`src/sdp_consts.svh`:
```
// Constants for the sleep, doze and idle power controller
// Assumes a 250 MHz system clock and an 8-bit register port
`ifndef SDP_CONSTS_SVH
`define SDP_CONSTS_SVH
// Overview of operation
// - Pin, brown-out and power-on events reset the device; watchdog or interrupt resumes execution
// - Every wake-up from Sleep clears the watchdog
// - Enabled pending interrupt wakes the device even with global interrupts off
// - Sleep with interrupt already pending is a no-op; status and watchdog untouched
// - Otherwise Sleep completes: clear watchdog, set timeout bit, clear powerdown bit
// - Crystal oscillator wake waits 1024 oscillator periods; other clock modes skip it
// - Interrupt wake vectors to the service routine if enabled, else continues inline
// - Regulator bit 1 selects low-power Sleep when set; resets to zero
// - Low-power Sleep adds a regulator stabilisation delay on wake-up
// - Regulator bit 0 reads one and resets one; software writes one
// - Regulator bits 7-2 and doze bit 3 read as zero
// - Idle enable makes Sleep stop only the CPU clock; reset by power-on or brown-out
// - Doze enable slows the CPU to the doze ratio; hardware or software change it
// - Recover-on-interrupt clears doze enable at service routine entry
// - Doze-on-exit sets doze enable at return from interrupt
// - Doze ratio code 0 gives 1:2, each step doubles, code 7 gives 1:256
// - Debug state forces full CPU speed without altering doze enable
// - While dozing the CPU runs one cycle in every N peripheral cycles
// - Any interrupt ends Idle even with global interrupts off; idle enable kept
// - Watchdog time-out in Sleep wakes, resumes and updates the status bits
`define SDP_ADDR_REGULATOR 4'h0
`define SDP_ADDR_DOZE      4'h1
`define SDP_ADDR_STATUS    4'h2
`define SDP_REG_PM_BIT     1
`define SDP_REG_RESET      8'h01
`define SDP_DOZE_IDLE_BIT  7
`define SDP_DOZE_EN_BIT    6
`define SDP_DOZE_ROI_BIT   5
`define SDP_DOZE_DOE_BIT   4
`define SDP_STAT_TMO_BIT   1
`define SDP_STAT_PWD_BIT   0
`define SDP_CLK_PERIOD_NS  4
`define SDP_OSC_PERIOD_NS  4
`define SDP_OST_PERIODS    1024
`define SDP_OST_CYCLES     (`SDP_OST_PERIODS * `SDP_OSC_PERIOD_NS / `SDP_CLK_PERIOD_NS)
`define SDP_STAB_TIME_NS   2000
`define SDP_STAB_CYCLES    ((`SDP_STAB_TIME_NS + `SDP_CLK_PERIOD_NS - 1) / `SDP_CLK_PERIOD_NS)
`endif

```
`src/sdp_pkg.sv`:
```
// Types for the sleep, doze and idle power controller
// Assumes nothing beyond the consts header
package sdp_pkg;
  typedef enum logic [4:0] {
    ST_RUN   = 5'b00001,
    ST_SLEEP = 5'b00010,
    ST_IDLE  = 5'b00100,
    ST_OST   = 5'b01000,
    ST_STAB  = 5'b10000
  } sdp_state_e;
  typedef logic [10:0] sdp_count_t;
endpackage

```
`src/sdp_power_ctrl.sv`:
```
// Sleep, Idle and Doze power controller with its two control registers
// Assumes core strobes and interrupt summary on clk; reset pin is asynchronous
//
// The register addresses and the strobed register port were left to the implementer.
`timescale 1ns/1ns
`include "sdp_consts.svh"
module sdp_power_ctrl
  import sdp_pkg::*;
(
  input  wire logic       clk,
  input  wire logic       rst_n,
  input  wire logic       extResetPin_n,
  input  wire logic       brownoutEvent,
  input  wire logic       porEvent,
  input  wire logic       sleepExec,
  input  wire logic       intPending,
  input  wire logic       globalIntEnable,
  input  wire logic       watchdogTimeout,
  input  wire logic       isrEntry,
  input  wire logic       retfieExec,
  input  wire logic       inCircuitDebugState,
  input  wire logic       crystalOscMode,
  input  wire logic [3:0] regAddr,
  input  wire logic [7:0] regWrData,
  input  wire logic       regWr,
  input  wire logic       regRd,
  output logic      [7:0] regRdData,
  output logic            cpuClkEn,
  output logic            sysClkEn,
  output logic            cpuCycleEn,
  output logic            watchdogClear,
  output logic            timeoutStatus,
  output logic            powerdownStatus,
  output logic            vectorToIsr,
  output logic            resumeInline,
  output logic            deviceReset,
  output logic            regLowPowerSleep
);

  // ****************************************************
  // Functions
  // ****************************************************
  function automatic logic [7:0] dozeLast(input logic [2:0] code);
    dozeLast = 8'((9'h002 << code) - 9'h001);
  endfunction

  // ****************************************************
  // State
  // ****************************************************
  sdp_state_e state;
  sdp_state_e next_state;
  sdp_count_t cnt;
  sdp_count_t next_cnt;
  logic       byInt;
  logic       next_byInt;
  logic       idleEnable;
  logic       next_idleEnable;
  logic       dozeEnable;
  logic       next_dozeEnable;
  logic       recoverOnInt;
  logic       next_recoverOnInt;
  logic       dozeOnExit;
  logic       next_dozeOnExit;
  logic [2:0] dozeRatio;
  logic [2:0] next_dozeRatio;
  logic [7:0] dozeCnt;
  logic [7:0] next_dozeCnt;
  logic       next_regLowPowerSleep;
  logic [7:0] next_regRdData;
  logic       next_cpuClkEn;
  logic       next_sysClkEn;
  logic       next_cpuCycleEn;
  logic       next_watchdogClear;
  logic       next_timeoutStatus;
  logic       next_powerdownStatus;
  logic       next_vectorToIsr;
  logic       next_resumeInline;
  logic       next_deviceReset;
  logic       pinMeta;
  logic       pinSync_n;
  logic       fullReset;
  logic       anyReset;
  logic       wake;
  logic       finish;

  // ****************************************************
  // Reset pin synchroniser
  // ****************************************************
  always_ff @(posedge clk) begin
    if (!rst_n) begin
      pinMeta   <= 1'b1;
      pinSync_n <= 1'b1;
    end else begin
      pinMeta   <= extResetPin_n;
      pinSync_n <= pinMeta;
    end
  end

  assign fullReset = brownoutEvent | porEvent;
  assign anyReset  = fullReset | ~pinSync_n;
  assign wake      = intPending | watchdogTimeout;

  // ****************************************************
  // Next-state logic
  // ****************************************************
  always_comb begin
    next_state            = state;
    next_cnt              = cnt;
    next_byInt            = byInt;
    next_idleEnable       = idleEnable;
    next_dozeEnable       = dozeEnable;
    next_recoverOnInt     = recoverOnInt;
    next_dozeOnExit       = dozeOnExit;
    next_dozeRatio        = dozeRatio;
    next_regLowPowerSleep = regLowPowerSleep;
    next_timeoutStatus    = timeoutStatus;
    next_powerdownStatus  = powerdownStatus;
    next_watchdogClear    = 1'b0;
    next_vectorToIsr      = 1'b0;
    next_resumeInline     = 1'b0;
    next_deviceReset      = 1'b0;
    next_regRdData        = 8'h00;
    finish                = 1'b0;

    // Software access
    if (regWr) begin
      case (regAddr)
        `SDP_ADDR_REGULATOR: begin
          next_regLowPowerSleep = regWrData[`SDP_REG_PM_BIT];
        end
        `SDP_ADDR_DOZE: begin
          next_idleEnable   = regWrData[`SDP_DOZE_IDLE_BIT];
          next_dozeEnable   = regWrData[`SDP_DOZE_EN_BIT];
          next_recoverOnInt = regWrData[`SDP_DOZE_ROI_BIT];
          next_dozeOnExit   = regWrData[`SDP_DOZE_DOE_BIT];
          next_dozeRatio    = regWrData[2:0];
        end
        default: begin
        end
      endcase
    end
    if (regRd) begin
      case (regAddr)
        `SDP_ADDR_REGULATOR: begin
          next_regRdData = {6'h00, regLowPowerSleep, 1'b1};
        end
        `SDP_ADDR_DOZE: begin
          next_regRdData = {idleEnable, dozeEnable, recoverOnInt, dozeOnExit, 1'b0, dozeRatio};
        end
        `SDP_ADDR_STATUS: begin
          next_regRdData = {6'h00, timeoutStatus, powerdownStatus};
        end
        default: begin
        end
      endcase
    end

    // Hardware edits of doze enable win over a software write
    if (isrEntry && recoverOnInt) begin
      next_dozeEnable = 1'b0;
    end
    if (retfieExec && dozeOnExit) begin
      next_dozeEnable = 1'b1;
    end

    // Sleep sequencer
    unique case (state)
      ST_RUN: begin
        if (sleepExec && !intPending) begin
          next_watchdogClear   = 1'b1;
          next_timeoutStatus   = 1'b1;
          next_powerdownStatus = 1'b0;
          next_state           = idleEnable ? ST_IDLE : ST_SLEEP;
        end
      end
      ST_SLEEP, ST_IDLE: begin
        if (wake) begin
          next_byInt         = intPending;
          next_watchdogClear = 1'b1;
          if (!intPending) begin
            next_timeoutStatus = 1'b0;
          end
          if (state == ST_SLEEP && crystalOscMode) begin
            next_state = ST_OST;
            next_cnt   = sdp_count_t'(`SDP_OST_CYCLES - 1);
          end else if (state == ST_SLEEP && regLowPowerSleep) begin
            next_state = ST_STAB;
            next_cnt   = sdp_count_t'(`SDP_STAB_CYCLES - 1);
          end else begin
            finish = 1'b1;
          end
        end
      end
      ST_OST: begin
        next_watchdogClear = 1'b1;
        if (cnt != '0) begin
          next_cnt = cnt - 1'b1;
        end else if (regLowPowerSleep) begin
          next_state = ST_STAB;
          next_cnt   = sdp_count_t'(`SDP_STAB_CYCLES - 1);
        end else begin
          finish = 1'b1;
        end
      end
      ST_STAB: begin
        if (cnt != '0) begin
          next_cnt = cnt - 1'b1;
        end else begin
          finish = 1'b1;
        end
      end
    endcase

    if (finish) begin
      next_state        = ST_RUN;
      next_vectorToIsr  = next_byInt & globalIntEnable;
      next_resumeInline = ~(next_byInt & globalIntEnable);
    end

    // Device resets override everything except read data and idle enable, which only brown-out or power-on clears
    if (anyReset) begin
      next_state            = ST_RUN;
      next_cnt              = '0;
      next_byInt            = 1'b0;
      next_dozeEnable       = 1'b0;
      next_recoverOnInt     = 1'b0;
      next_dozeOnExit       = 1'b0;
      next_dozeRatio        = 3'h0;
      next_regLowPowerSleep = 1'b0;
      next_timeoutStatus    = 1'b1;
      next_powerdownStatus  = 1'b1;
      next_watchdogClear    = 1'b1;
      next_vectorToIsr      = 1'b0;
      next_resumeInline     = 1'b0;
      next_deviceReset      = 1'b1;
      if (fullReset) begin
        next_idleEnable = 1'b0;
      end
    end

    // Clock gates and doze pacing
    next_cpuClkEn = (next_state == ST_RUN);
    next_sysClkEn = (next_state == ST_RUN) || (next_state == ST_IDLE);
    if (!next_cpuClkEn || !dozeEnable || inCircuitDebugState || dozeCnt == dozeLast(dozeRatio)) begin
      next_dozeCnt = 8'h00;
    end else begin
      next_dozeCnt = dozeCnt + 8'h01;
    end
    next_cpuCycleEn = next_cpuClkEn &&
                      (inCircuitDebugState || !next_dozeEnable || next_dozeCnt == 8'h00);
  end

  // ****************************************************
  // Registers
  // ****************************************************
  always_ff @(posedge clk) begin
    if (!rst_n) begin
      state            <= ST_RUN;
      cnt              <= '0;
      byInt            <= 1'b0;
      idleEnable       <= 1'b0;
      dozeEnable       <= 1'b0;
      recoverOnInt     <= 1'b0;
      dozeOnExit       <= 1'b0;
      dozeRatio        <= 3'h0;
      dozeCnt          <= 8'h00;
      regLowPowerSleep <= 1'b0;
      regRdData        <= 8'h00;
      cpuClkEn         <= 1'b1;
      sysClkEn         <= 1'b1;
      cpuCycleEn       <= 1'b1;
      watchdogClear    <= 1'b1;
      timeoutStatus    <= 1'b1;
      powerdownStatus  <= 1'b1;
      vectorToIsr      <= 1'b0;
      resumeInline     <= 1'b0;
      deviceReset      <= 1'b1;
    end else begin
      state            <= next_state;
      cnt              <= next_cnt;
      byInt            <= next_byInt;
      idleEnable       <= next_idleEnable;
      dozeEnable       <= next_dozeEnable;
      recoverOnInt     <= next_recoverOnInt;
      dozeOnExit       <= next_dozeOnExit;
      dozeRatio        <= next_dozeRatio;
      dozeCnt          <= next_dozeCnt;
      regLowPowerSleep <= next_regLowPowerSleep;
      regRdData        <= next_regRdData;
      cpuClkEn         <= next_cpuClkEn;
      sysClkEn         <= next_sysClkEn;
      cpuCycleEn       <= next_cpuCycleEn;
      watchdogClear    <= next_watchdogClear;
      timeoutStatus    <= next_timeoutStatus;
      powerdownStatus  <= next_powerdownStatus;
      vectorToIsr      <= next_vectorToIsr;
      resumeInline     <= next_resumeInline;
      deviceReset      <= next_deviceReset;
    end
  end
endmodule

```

(Your assignment):
Note how many lines in the material contain the string "watchdogTimeout", and give that number alone.

(Exercise result):
2